Estudo aponta riscos de segurança em ferramentas de IA do Google
Pesquisa da Common Sense Media indica falhas na proteção de menores e na precisão de respostas da inteligência artificial do Google.
Pontos principais
- O estudo analisou 2.600 buscas simuladas por usuários entre 11 e 15 anos.
- A IA falhou em identificar sinais de crise de saúde mental em 42% dos testes.
- Pesquisadores relataram respostas inconsistentes ou inventadas para tarefas escolares.
- O Google contestou a metodologia, afirmando que os testes não refletem o uso real.

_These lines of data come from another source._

Source: an optimization exercise on an open RTL-to-GDS flow (aim: small area). Production flows keep margins and buffers that such runs may drop.
In this exercise RTL edits were held to simulation tests only and were not proved equivalent to the original.
No activity file was given, so power comes from the tool's default toggle rates.

[flow/config.mk]
export PLATFORM = sky130hd
export DESIGN_NAME = ping_pong_engine
export DESIGN_NICKNAME = ping_pong_engine
export VERILOG_FILES = /design/flow/design.v
export SDC_FILE = /design/flow/constraint.sdc
export NUM_CORES = 4
export LEC_CHECK = 0
export CAP_MARGIN = 20
export CORE_MARGIN = 2
export CORE_UTILIZATION = 40
export SLEW_MARGIN = 20
[flow/constraint.sdc]
create_clock -name core_clock -period 10.0 [get_ports {clk}]
set_input_delay 2.0000 -clock core_clock [delete_from_list [all_inputs] [get_ports {clk}]]
set_output_delay 2.0000 -clock core_clock [all_outputs]
set_load 0.01 [all_outputs]
What follows belongs to an exercise in optimizing a design on an open flow for small area, a short achievable clock period and few clock cycles per item; a production flow would make more cautious choices. The RTL of this run was laid out without a check of its function. Power figures rest on the tool's default switching activity, not on a simulated workload.

`design/flow/design.v`:
```
module ALU (
   input wire [31:0] A,
   input wire [31:0] B,
   input wire [ 2:0] alu_op,
   input wire [ 2:0] br_op,
   output reg [31:0] ALU_C,
   output reg        ALU_F
);
reg [31:0] sub_result;
always @(*) begin
   case (alu_op)
      3'b000: ALU_C = A + B;
      3'b001: ALU_C = A - B;
      3'b010: ALU_C = A & B;
      3'b011:  ALU_C = A | B;
      3'b100: ALU_C = A ^ B;
      3'b101: ALU_C = A << B[4:0];
      3'b110: ALU_C = A >> B[4:0];
      3'b111: ALU_C = $signed(A) >>> B[4:0];
      default: ALU_C = 0;
   endcase
end
always @(*) begin
   sub_result = A - B; 
   case (br_op)
      3'b111:
         ALU_F = 1'b0;
      3'b000:
         if (sub_result == 0)
            ALU_F = 1'b1;
         else
            ALU_F = 1'b0;
      3'b010:
         if ($signed(A) < $signed(B))
            ALU_F = 1'b1;
         else
            ALU_F = 1'b0;
      3'b001:
         if (sub_result != 0)
            ALU_F = 1'b1;
         else
            ALU_F = 1'b0;
      3'b011:
         if (!($signed(A) < $signed(B)))
            ALU_F = 1'b1;
         else
            ALU_F = 1'b0;
      default: ALU_F = 1'b0;
   endcase
end
endmodule   
module ALUB_MUX (
   input wire        alub_sel,
   input wire [31:0] rD2,
   input wire [31:0] ext,
   output reg [31:0] B
);
   always @(*) begin
      case (alub_sel)
         1'b0: B = rD2;
         1'b1: B = ext;
         default: B = rD2;
      endcase
   end
endmodule  
module Controller (
   input  wire [31:0] inst,
   output wire [ 2:0] sext_op,
   output wire [ 1:0] npc_op,
   output wire        ram_we,
   output wire [ 2:0] alu_op,
   output wire        alub_sel,
   output wire        rf_we,
   output wire [ 1:0] rf_wsel,
   output wire [ 2:0] br_op
);
   wire [6:0] opcode = inst[6:0];
   wire [2:0] funct3 = inst[14:12];
   wire [6:0] funct7 = inst[31:25];
   reg [16:0] ctrl_info;
   always @(*) begin
      case (opcode)
         7'b0110011:
            case (funct3)
               3'b000:
                  case (funct7)
                     7'b0000000: ctrl_info = 16'b111_00_0_000_0_1_00_111;      
                     7'b0100000: ctrl_info = 16'b111_00_0_001_0_1_00_111;      
                     default:    ctrl_info = 16'b111_00_0_000_0_0_00_111;     
                  endcase
               3'b111:  ctrl_info = 16'b111_00_0_010_0_1_00_111;      
               3'b110:  ctrl_info = 16'b111_00_0_011_0_1_00_111;      
               3'b100:  ctrl_info = 16'b111_00_0_100_0_1_00_111;      
               3'b001:  ctrl_info = 16'b111_00_0_101_0_1_00_111;      
               3'b101: 
                  case (funct7)
                     7'b0000000: ctrl_info = 16'b111_00_0_110_0_1_00_111;      
                     7'b0100000: ctrl_info = 16'b111_00_0_111_0_1_00_111;      
                     default:    ctrl_info = 16'b111_00_0_000_0_0_00_111;     
                  endcase
               default: ctrl_info = 16'b111_00_0_000_0_0_00_111;
            endcase
         7'b0010011:
            case (funct3)
               3'b000:  ctrl_info = 16'b000_00_0_000_1_1_00_111;      
               3'b111:  ctrl_info = 16'b000_00_0_010_1_1_00_111;      
               3'b110:  ctrl_info = 16'b000_00_0_011_1_1_00_111;      
               3'b100:  ctrl_info = 16'b000_00_0_100_1_1_00_111;      
               3'b001:  ctrl_info = 16'b000_00_0_101_1_1_00_111;      
               3'b101:
                  case(funct7)
                     7'b0000000:  ctrl_info = 16'b000_00_0_110_1_1_00_111;      
                     7'b0100000:  ctrl_info = 16'b000_00_0_111_1_1_00_111;      
                     default:     ctrl_info = 16'b111_00_0_000_0_0_00_111;     
                  endcase
               default: ctrl_info = 16'b111_00_0_000_0_0_00_111;    
            endcase
         7'b0000011: ctrl_info = 16'b000_00_0_000_1_1_01_111;   
         7'b1100111: ctrl_info = 16'b000_11_0_000_0_1_10_111;     
         7'b0100011: ctrl_info = 16'b001_00_1_000_1_0_10_111;     
         7'b1100011: 
            case (funct3)
               3'b000:  ctrl_info = 16'b010_10_0_000_0_0_00_000;      
               3'b001:  ctrl_info = 16'b010_10_0_000_0_0_00_001;      
               3'b100:  ctrl_info = 16'b010_10_0_000_0_0_00_010;      
               3'b101:  ctrl_info = 16'b010_10_0_000_0_0_00_011;      
               default: ctrl_info = 16'b111_00_0_000_0_0_00_111;     
            endcase
         7'b0110111: ctrl_info = 16'b011_00_0_000_0_1_11_111;    
         7'b1101111: ctrl_info = 16'b100_01_0_000_0_1_10_111;    
         default:   ctrl_info = 16'b111_00_0_000_0_0_00_111;   
      endcase
   end
   assign sext_op  = ctrl_info[15:13];
   assign npc_op   = ctrl_info[12:11];
   assign ram_we   = ctrl_info[10];
   assign alu_op   = ctrl_info[9:7];
   assign alub_sel = ctrl_info[6];
   assign rf_we    = ctrl_info[5];
   assign rf_wsel  = ctrl_info[4:3];
   assign br_op    = ctrl_info[2:0];
endmodule   
module NPC (
   input wire [31:0] pc,
   input wire [ 1:0] op,
   input wire [31:0] baseadr,
   input wire [31:0] offset,
   input wire        br,
   output reg [31:0] npc,
   output reg [31:0] pc4
);
   always @(*) begin
      case (op)
         2'b00:   npc = pc + 4;
         2'b01:   npc = pc + offset;
         2'b10:    if (br) begin
                        npc = pc + offset;
                     end 
                     else npc = pc + 4;
         2'b11:  npc = baseadr + offset;
         default:    npc = 32'h00000000;
      endcase
   end
   always @(*) begin
      pc4 = pc + 4;
   end
endmodule   
module PC (
   input wire        cpu_rst,
   input wire        cpu_clk,
   input wire [31:0] din,
   output reg [31:0] pc
);
   always @(posedge cpu_clk or posedge cpu_rst) begin
      if (cpu_rst) begin
         pc <= 32'h00000000;
      end else pc <= din;
   end
endmodule   
module RF (
   input  wire        cpu_clk,
   input  wire        cpu_rst,
   input  wire [ 4:0] rR1,    
   input  wire [ 4:0] rR2,    
   input  wire [ 4:0] wR,     
   input  wire        we,     
   input  wire [31:0] wD,     
   output reg  [31:0] rD1,    
   output reg  [31:0] rD2     
);
   reg [31:0] registers [31:0];    
   integer i;
   always @(posedge cpu_clk) begin
      if (cpu_rst) begin
         for (i = 0; i < 32; i = i + 1) begin
            registers[i] <= 0;
         end
      end
      if (we) begin
         if (wR == 0) begin
            registers[wR] <= 0;
         end
         else registers[wR] <= wD;
      end
   end
   always @(*) begin
      rD1 = registers[rR1];
      rD2 = registers[rR2];
   end
endmodule   
module RF_MUX (
   input wire [ 1:0] rf_wsel,
   input wire [31:0] pc4,
   input wire [31:0] ext,
   input wire [31:0] ALU_C,
   input wire [31:0] rdo,
   output reg [31:0] wD
);
   always @(*) begin
      case (rf_wsel)
         2'b00: wD = ALU_C;
         2'b01: wD = rdo;
         2'b10: wD = pc4;
         2'b11: wD = ext;
         default: wD = 32'h00000000;
      endcase
   end
endmodule   
module SEXT (
   input wire [ 2:0] op,
   input wire [24:0] din,
   output reg [31:0] ext
);
   always @(*) begin
      case (op)
         3'b000: ext = {(din[24]? 20'hFFFFF : 20'h00000), din[24:13]};
         3'b001: ext = {(din[24]? 20'hFFFFF : 20'h00000), din[24:18], din[4:0]};
         3'b010: ext = {(din[24]? 20'hFFFFF : 20'h00000), din[0], din[23:18], din[4:1], 1'b0};
         3'b011: ext = {din[24:5], 12'h000};
         3'b100: ext = {(din[24]? 12'hFFF : 12'h000), din[12:5], din[13], din[23:14], 1'b0};
         default: ext = 32'h00000000;
      endcase
   end
endmodule  
`timescale 1ns / 1ps
module myCPU (
    input  wire         cpu_rst,
    input  wire         cpu_clk,
    output wire [15:0]  inst_addr,
    input  wire [31:0]  inst
    ,
    output wire [31:0] ram_addr,
    input  wire [31:0] ram_rdata,
    output wire        ram_wen,
    output wire [31:0] ram_wdata,
    output reg         debug_wb_have_inst,
    output reg [31:0]  debug_wb_pc,
    output reg         debug_wb_ena,
    output reg [ 4:0]  debug_wb_reg,
    output reg [31:0]  debug_wb_value
);
    wire [31:0] npc_out;
    wire [31:0] pc_out;
    wire [31:0] pc4;
    wire [2:0] sext_op;
    wire [1:0] npc_op;
    wire ram_we;
    wire [2:0] alu_op;
    wire alub_sel;
    wire rf_we;
    wire [1:0] rf_wsel;
    wire [2:0] br_op;
    wire [31:0] ALU_C;
    wire ALU_F;
    wire [31:0] B;
    wire [31:0] ext;
    wire [24:0] sext_din = inst[31:7];
    wire [4:0] rR1 = inst[19:15];
    wire [4:0] rR2 = inst[24:20];
    wire [4:0] wR  = inst[11:7];
    wire [31:0] wD;
    wire [31:0] rD1;
    wire [31:0] rD2;
    wire [31:0] rdo = ram_rdata;
    assign ram_addr = ALU_C;
    assign ram_wen = ram_we;
    assign ram_wdata = rD2;
    assign inst_addr = pc_out[17:2]; 
    PC pc_inst (
        .cpu_rst(cpu_rst),
        .cpu_clk(cpu_clk),
        .din(npc_out),
        .pc(pc_out)
    );
    NPC npc_inst (
        .pc(pc_out),
        .op(npc_op),
        .baseadr(rD1),
        .offset(ext),
        .br(ALU_F),
        .npc(npc_out),
        .pc4(pc4)
    );
    SEXT sext_inst (
        .op(sext_op),
        .din(sext_din),
        .ext(ext)
    );
    RF rf_inst (
        .cpu_clk(cpu_clk),
        .cpu_rst(cpu_rst),
        .rR1(rR1),
        .rR2(rR2),
        .wR(wR),
        .we(rf_we),
        .wD(wD),
        .rD1(rD1),
        .rD2(rD2)
    );
    RF_MUX rf_mux_inst (
        .rf_wsel(rf_wsel),
        .pc4(pc4),
        .ext(ext),
        .ALU_C(ALU_C),
        .rdo(rdo),
        .wD(wD)
    );
    ALU alu_inst (
        .A(rD1),
        .B(B),
        .alu_op(alu_op),
        .br_op(br_op),
        .ALU_C(ALU_C),
        .ALU_F(ALU_F)
    );
    ALUB_MUX alub_mux_inst (
        .alub_sel(alub_sel),
        .rD2(rD2),
        .ext(ext),
        .B(B)
    );
    Controller controller_inst (
        .inst(inst),
        .sext_op(sext_op),
        .npc_op(npc_op),
        .ram_we(ram_we),
        .alu_op(alu_op),
        .alub_sel(alub_sel),
        .rf_we(rf_we),
        .rf_wsel(rf_wsel),
        .br_op(br_op)
    );
    always @(posedge cpu_clk) begin
        debug_wb_have_inst <= 1'b1 ;
        debug_wb_pc        <= pc_out ;
        debug_wb_ena       <= rf_we ;
        debug_wb_reg       <= inst[11:7] ;
        debug_wb_value     <= wD;
    end
endmodule
```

- A empresa reforçou que utiliza camadas de proteção, como o SafeSearch, para menores.
Um estudo conduzido pela organização Common Sense Media classificou as ferramentas de inteligência artificial do Google como um risco inaceitável para crianças e adolescentes. A análise, baseada em 2.600 buscas simuladas, revelou que a tecnologia falhou em detectar sinais de crises de saúde mental em 42% dos casos e apresentou inconsistências ou informações falsas em conteúdos educacionais. A relevância do alerta reside na crescente integração dessas ferramentas no cotidiano escolar e pessoal de menores, levantando preocupações sobre a confiabilidade dos dados fornecidos.
Em resposta, o Google contestou a metodologia aplicada, argumentando que as consultas artificiais utilizadas não condizem com o comportamento real dos usuários. A companhia defendeu a eficácia de seus mecanismos de segurança, como o SafeSearch, e afirmou que continua aprimorando suas camadas de proteção para garantir um ambiente digital mais seguro para o público infantojuvenil.